*Action item*
Every line with the word "element" in it should be extracted from the data that follows.

╭─ Listed records

**config.mk**
```make
export PLATFORM = sky130hd
export DESIGN_NAME = reset_sequencer
export DESIGN_NICKNAME = d
export VERILOG_FILES = /design/src/rtl/reset_sequencer.sv
export SDC_FILE = /design/constraint.sdc
export NUM_CORES = 1
export LEC_CHECK = 0
export CAP_MARGIN = 20
export CORE_ASPECT_RATIO = 1.4
export CORE_MARGIN = 2
export CORE_UTILIZATION = 60
export CTS_CLUSTER_DIAMETER = 80
export DETAILED_ROUTE_END_ITERATION = 10
export PLACE_DENSITY_LB_ADDON = 0.1
export SLEW_MARGIN = 20
export SYNTH_ARGS = -nofsm -noshare
export SYNTH_HDL_FRONTEND = slang
export SYNTH_SLANG_ARGS = --single-unit
```
**constraint.sdc**
```tcl
create_clock -name drp_and_sys_clk -period 3.5 [get_ports drp_and_sys_clk]
set_input_delay 0.7 -clock drp_and_sys_clk [delete_from_list [all_inputs] [get_ports drp_and_sys_clk]]
set_output_delay 0.7 -clock drp_and_sys_clk [all_outputs]
set_load 0.01 [all_outputs]
```
**src/rtl/reset_sequencer.sv**
```systemverilog
// Lock-driven reset sequencer: holds the PLL in reset, waits for stable lock,
// then releases the domain resets one by one, retrying the PLL on lock timeout.
`timescale 1ns/1ps

module reset_sequencer #(
    parameter int NUM_LOCKS      = 2,
    parameter int NUM_RST_OUT    = 4,
    parameter int SYNC_STAGES    = 2,
    parameter int STRETCH_CYCLES = 16,
    parameter int STAGGER_CYCLES = 8,
    parameter int LOCK_TIMEOUT   = 60000,
    parameter int MAX_RETRY      = 3
) (
    input  logic                   drp_and_sys_clk,
    input  logic                   g_reset,
    input  logic [NUM_LOCKS-1:0]   lock_in,
    input  logic                   status_clear,
    output logic                   pll_reset,
    output logic [NUM_RST_OUT-1:0] rst_out,
    output logic                   all_ready,
    output logic                   lock_lost_sticky,
    output logic [3:0]             retry_count,
    output logic                   fault
);

    localparam logic [2:0] S_HOLD      = 3'd0;
    localparam logic [2:0] S_WAIT_LOCK = 3'd1;
    localparam logic [2:0] S_RELEASE   = 3'd2;
    localparam logic [2:0] S_RUN       = 3'd3;
    localparam logic [2:0] S_PLL_RST   = 3'd4;
    localparam logic [2:0] S_FAULT     = 3'd5;

    localparam int CNT_MAX_A = (STRETCH_CYCLES > STAGGER_CYCLES) ? STRETCH_CYCLES : STAGGER_CYCLES;
    localparam int CNT_MAX   = (LOCK_TIMEOUT > CNT_MAX_A) ? LOCK_TIMEOUT : CNT_MAX_A;
    localparam int CNT_W     = (CNT_MAX > 1) ? $clog2(CNT_MAX) : 1;
    localparam int STB_W     = (STRETCH_CYCLES > 1) ? $clog2(STRETCH_CYCLES) : 1;

    localparam logic [CNT_W-1:0] STRETCH_LAST = CNT_W'(STRETCH_CYCLES - 1);
    localparam logic [CNT_W-1:0] STAGGER_LAST = CNT_W'(STAGGER_CYCLES - 1);
    localparam logic [CNT_W-1:0] TIMEOUT_LAST = CNT_W'(LOCK_TIMEOUT - 1);
    localparam logic [STB_W-1:0] STABLE_LAST  = STB_W'(STRETCH_CYCLES - 1);
    localparam logic [3:0]       RETRY_LIMIT  = 4'(MAX_RETRY);

    logic [SYNC_STAGES-1:0][NUM_LOCKS-1:0] sync_q;
    logic                   locked;
    logic [2:0]             state;
    logic [CNT_W-1:0]       cnt;
    logic [STB_W-1:0]       stable_cnt;
    logic [NUM_RST_OUT-1:0] rst_shift;
    logic [3:0]             retry_next;

    // NOTE: synchroniser flops are reset too, so a stale "locked" can never
    // survive g_reset and short-circuit the stable-lock count.
    always_ff @(posedge drp_and_sys_clk or posedge g_reset) begin
        if (g_reset) begin
            sync_q <= '0;
        end else begin
            sync_q <= {sync_q[SYNC_STAGES-2:0], lock_in};
        end
    end

    assign locked     = &sync_q[SYNC_STAGES-1];
    // Clearing from the LSB upward makes out-of-order release impossible.
    assign rst_shift  = rst_out << 1;
    assign retry_next = retry_count + 4'd1;

    // NOTE: all state uses non-blocking assignments; where a register is
    // written twice in one pass, the later assignment is the one that lands.
    always_ff @(posedge drp_and_sys_clk or posedge g_reset) begin
        if (g_reset) begin
            state            <= S_HOLD;
            cnt              <= '0;
            stable_cnt       <= '0;
            pll_reset        <= 1'b1;
            rst_out          <= '1;
            all_ready        <= 1'b0;
            lock_lost_sticky <= 1'b0;
            retry_count      <= 4'd0;
            fault            <= 1'b0;
        end else begin
            if (status_clear) begin
                lock_lost_sticky <= 1'b0;
            end

            if ((state == S_RELEASE || state == S_RUN) && !locked) begin
                // Lock lost: a set here overrides a same-cycle status_clear.
                state            <= S_WAIT_LOCK;
                cnt              <= '0;
                stable_cnt       <= '0;
                rst_out          <= '1;
                all_ready        <= 1'b0;
                lock_lost_sticky <= 1'b1;
            end else begin
                case (state)
                    S_HOLD, S_PLL_RST: begin
                        if (cnt == STRETCH_LAST) begin
                            state      <= S_WAIT_LOCK;
                            pll_reset  <= 1'b0;
                            cnt        <= '0;
                            stable_cnt <= '0;
                        end else begin
                            cnt <= cnt + CNT_W'(1);
                        end
                    end

                    S_WAIT_LOCK: begin
                        if (locked && stable_cnt == STABLE_LAST) begin
                            rst_out    <= rst_shift;
                            cnt        <= '0;
                            stable_cnt <= '0;
                            if (rst_shift == '0) begin
                                state       <= S_RUN;
                                all_ready   <= 1'b1;
                                retry_count <= 4'd0;
                            end else begin
                                state <= S_RELEASE;
                            end
                        end else if (cnt == TIMEOUT_LAST) begin
                            cnt         <= '0;
                            stable_cnt  <= '0;
                            retry_count <= retry_next;
                            if (retry_next == RETRY_LIMIT) begin
                                state <= S_FAULT;
                                fault <= 1'b1;
                            end else begin
                                state     <= S_PLL_RST;
                                pll_reset <= 1'b1;
                            end
                        end else begin
                            cnt        <= cnt + CNT_W'(1);
                            stable_cnt <= locked ? stable_cnt + STB_W'(1) : '0;
                        end
                    end

                    S_RELEASE: begin
                        if (cnt == STAGGER_LAST) begin
                            rst_out <= rst_shift;
                            cnt     <= '0;
                            if (rst_shift == '0) begin
                                state       <= S_RUN;
                                all_ready   <= 1'b1;
                                retry_count <= 4'd0;
                            end
                        end else begin
                            cnt <= cnt + CNT_W'(1);
                        end
                    end

                    S_RUN: begin
                    end

                    S_FAULT: begin
                        fault     <= 1'b1;
                        pll_reset <= 1'b0;
                        rst_out   <= '1;
                        all_ready <= 1'b0;
                    end

                    default: begin
                        state      <= S_HOLD;
                        cnt        <= '0;
                        stable_cnt <= '0;
                        pll_reset  <= 1'b1;
                        rst_out    <= '1;
                        all_ready  <= 1'b0;
                    end
                endcase
            end
        end
    end

endmodule

```
==> Implementation_results.wiki <==
{| class="wikitable"
! Metric !! Value
|-
| Type of element launching the critical path || register
|-
| Number of global-route vias before repair || about 2000
|-
| Total clock sinks || 39
|-
| Maximum number of pins on one net before global-route repair || 23
|-
| Seq/Total Area, Yosys || 0.412
|-
| Number of instances resized during post-cts repair || 0
|-
| Area grow syn2layout || 10.2%
|-
| Number of slew-limit violations in the final report || 0
|-
| Cells along the critical path || ha_1 > or4b_4 > nor4_4 > nor4_2 > buf_4 > o31ai_2 > buf_4 > o211ai_1
|-
| Residual DRC || 0
|-
| Synth Area in Compound Gates || 0.211
|-
| Maximum achievable frequency || 0.362 GHz
|-
| Post-synthesis sequential element count || 39
|-
| Maximum buffer depth of the clock tree || 2
|-
| Buffer count from post-CTS setup fixing || 0
|-
| Area fraction in and, or, nand and nor cells after synthesis || 0.246
|-
| Worst Setup End Kind || register
|-
| Placeable Area || 3880 um2
|-
| Setup repair after global routing missed its margin || false
|-
| Leakage power || 1.09 nW
|-
| Total of endpoints with negative setup slack in the final report || 0
|-
| Post-synthesis mux area share || 0.0299
|-
| # diodes || 0
|-
| Remaining max-slew budget at the tightest pin || 0.489
|-
| Xor/xnor share of the synthesized area || 0.0147
|-
| Routed length per placed instance || about 16 um
|-
| Area of placed instances || between 2000 and 3000 um2
|-
| Master of the slowest instance on the critical path || sky130_fd_sc_hd__or4b_4
|-
| Post-CTS Hold Buffers || 0
|-
| Global placer's final weighted congestion || 0.903
|-
| GRT overflow || 0
|-
| Gate count of the mapped netlist || 263
|-
| Cell area after layout || 2630 um2
|-
| Pre-CTS WS || 0.776 ns
|-
| Async SR Flop Fraction || 1.00
|-
| Most area-consuming cells after synthesis || sky130_fd_sc_hd__dfrtp_1 (36%), sky130_fd_sc_hd__dfstp_2 (5.5%), sky130_fd_sc_hd__nand2_1 (5.3%)
|-
| Setup tns final || 0 ns
|-
| Root buffer selected by CTS || sky130_fd_sc_hd__clkbuf_8
|-
| Starting utilization of the core area || 0.614
|-
| Utilization after layout || 0.677
|-
| Total standard cell area after synthesis || 2390 um2
|-
| Fin Clk Skew || 0.00522 ns
|-
| Number of standard-cell rows in the floorplan || 27
|-
| Nets in the synthesized netlist || 272
|-
| Result of the run || finished clean
|-
| CTS tree || built
|-
| Area share of the largest cell type after synthesis || 0.357
|-
| Post-synth EDFFs || 0
|-
| Measured slew at the worst slew-check pin || about 0.77 ns
|-
| H-Tree Level Count || 2
|-
| Die area || between 4000 and 5000 um2
|-
| Worst Path Max Fanout || 15
|-
| Final cycle utilization of the critical path || 0.790
|-
| Commonest cells after routing, fill and taps aside || sky130_fd_sc_hd__nand2_1 (34), sky130_fd_sc_hd__dfrtp_1 (34), sky130_fd_sc_hd__o21ai_0 (18)
|-
| Initial antenna violation count || 0
|-
| Cell with the most instances on the worst path || sky130_fd_sc_hd__buf_4
|-
| Category of cells accounting for the largest share of critical-path delay || simple AND/OR/NAND/NOR gates
|-
| DRC violation total after the first TritonRoute iteration || 85
|-
| Smallest setup slack after layout || 0.735 ns
|-
| CTS buffer count || 5
|-
| Total via count after detailed routing || approximately 2000
|-
| Top flip-flop cell by instance count after synthesis || sky130_fd_sc_hd__dfrtp_1
|-
| Average footprint of a synthesized cell || 9.07 um2
|-
| Min-delay worst type || reg2reg
|-
| Number of input and output port buffers inserted || 16
|-
| Wire length of the first global-routing pass || a little over 9 mm
|-
| Crit path DAT || ~3 ns
|-
| Required time worst endpoint || 3.66 ns
|-
| Fin crit period || 2.76 ns
|-
| Layout net count || 286
|-
| Number of nets with antenna violations after detailed routing || 0
|-
| Detailed-route wire length || 5.15 mm
|-
| Power density relative to cell area || about 290 nW/um2
|-
| Register clock-pin slew on the reported worst setup and hold paths || 0.07 ns
|-
| Vias per Instance || 6.33
|-
| CP Class || reg2reg
|-
| Number of distinct standard cells referenced by the synthesized netlist || 63
|-
| Insertion delay of the later-clocked pin in the worst-skew pair || about 0.29 ns
|-
| Drt pass-1 iters || 4
|-
| Final Hold Vio Count || 0
|-
| Fill count || 327
|-
| Max Cap Viol || 0
|-
| Fraction of final layout cells sized beyond drive strength 1 || 0.108
|-
| Die X-Extent || 57.3 um
|-
| Worst-case vdd ir drop || roughly 0.31 mV
|-
| Largest family of logic cells by synthesized area || simple AND/OR/NAND/NOR gates
|-
| Count of synthesis-stage warnings from yosys || 0
|-
| Placed wire-length estimate || 3.78 mm
|-
| Post-synthesis adder-cell area fraction || 0.0210
|-
| Leading area contributor after synthesis || sky130_fd_sc_hd__dfrtp_1
|-
| Gr usage total || 0.261
|-
| Largest incremental delay on the critical path || 0.53 ns
|-
| Die span in y || 78.6 um
|-
| Number of buffer and inverter stages on the critical path || 2
|-
| WHS || 0.353 ns
|-
| Num ports || 17
|}
==> worst paths after layout <==
path	startpoint	to	slack (ns)	depth (start not counted)
max	cnt[0]$_DFFE_PP0N_	cnt[5]$_DFFE_PP0N_	0.74	8
min	sync_q[1]$_DFF_PP0_	sync_q[3]$_DFF_PP0_	0.35	0
max reg2reg	cnt[0]$_DFFE_PP0N_	cnt[5]$_DFFE_PP0N_	0.74	8
min reg2reg	sync_q[1]$_DFF_PP0_	sync_q[3]$_DFF_PP0_	0.35	0
max in group asynchronous	g_reset	rst_out[1]$_DFFE_PP1P_	2.10	3
min in group asynchronous	g_reset	all_ready$_DFFE_PP0P_	0.73	2
==> cells in the mapped netlist (2+ instances only) <==
| library cell | count |
|---|---|
| sky130_fd_sc_hd__o22ai_1 | 5 |
| sky130_fd_sc_hd__o21a_1 | 2 |
| sky130_fd_sc_hd__nor4_1 | 4 |
| sky130_fd_sc_hd__a21oi_1 | 8 |
| sky130_fd_sc_hd__dfstp_2 | 5 |
| sky130_fd_sc_hd__a311oi_1 | 3 |
| sky130_fd_sc_hd__and2_1 | 5 |
| sky130_fd_sc_hd__clkbuf_2 | 2 |
| sky130_fd_sc_hd__mux2i_1 | 6 |
| sky130_fd_sc_hd__nor2b_1 | 4 |
| sky130_fd_sc_hd__nand2b_1 | 2 |
| sky130_fd_sc_hd__a21o_1 | 5 |
| sky130_fd_sc_hd__nand4_1 | 9 |
| sky130_fd_sc_hd__o31ai_1 | 2 |
| sky130_fd_sc_hd__dfrtp_1 | 34 |
| sky130_fd_sc_hd__clkbuf_1 | 5 |
| sky130_fd_sc_hd__a31oi_1 | 2 |
| sky130_fd_sc_hd__or3_1 | 2 |
| sky130_fd_sc_hd__o211ai_1 | 8 |
| sky130_fd_sc_hd__and3_1 | 2 |
| sky130_fd_sc_hd__buf_4 | 4 |
| sky130_fd_sc_hd__nand3_1 | 6 |
| sky130_fd_sc_hd__o311ai_0 | 7 |
| sky130_fd_sc_hd__nor2_1 | 17 |
| sky130_fd_sc_hd__ha_1 | 4 |
| sky130_fd_sc_hd__nor3_1 | 5 |
| sky130_fd_sc_hd__nand2_1 | 34 |
| sky130_fd_sc_hd__xnor2_1 | 4 |
| sky130_fd_sc_hd__inv_1 | 16 |
| sky130_fd_sc_hd__o21ai_0 | 18 |
==> metal layers <==
layer | vias up | GRT usage | wire, um
met5 | - | 0 | 0
met4 | 0 | 0.112 | 126
met3 | 12 | 0.0494 | 184
met2 | 57 | 0.463 | 2780
met1 | 978 | 0.300 | 2060
li1 | 986 | - | -
==> stage by stage <==
stage	power (mW)	std cells
after floorplan	0.476	263
after global placement	0.486	313
after detailed placement	0.487	313
after CTS	0.775	321
after global routing	0.796	321
final	0.770	321
==> power by group <==
part,switching [mW],internal (mW),leakage (nW)
Sequential,0.00200,0.454,0.502
Combinational,0.0137,0.00746,0.550
Clock,0.153,0.140,0.0422
Total,0.169,0.601,1.09
==> registers in the layout (all words and copies together) (netlist names) <==
register,count
all_ready,1
fault,1
pll_reset,1
retry_count,4
stable_cnt,4
sync_q,4
lock_lost_sticky,1
rst_out,4
state,3
cnt,16
==> kinds of logic (layout without fill, tap and decap cells) <==
group | Yosys count | count (layout)
adder cells (fa/ha/maj) | 4 | 4
buffers and inverters | 31 | 46
flip-flops | 39 | 39
multiplexers | 7 | 7
AND/OR/NAND/NOR | 106 | 106
XOR/XNOR | 4 | 4
AO/OA/AOI/OAI | 72 | 72
==> layout make-up <==
type	instances	area, um2	area share
Sequential cell	39	982	0.374
Tap cell	43	53.8	0.0205
Timing Repair Buffer	22	205	0.0781
Inverter	16	60.1	0.0228
Multi-Input combinational cell	193	1250	0.474
Clock inverter	1	5.00	0.00190
Clock buffer	7	76.3	0.0290
No activity file was read; power rests on OpenSTA's default activity.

╰─

*Exercise result*
| Type of element launching the critical path || register
| Post-synthesis sequential element count || 39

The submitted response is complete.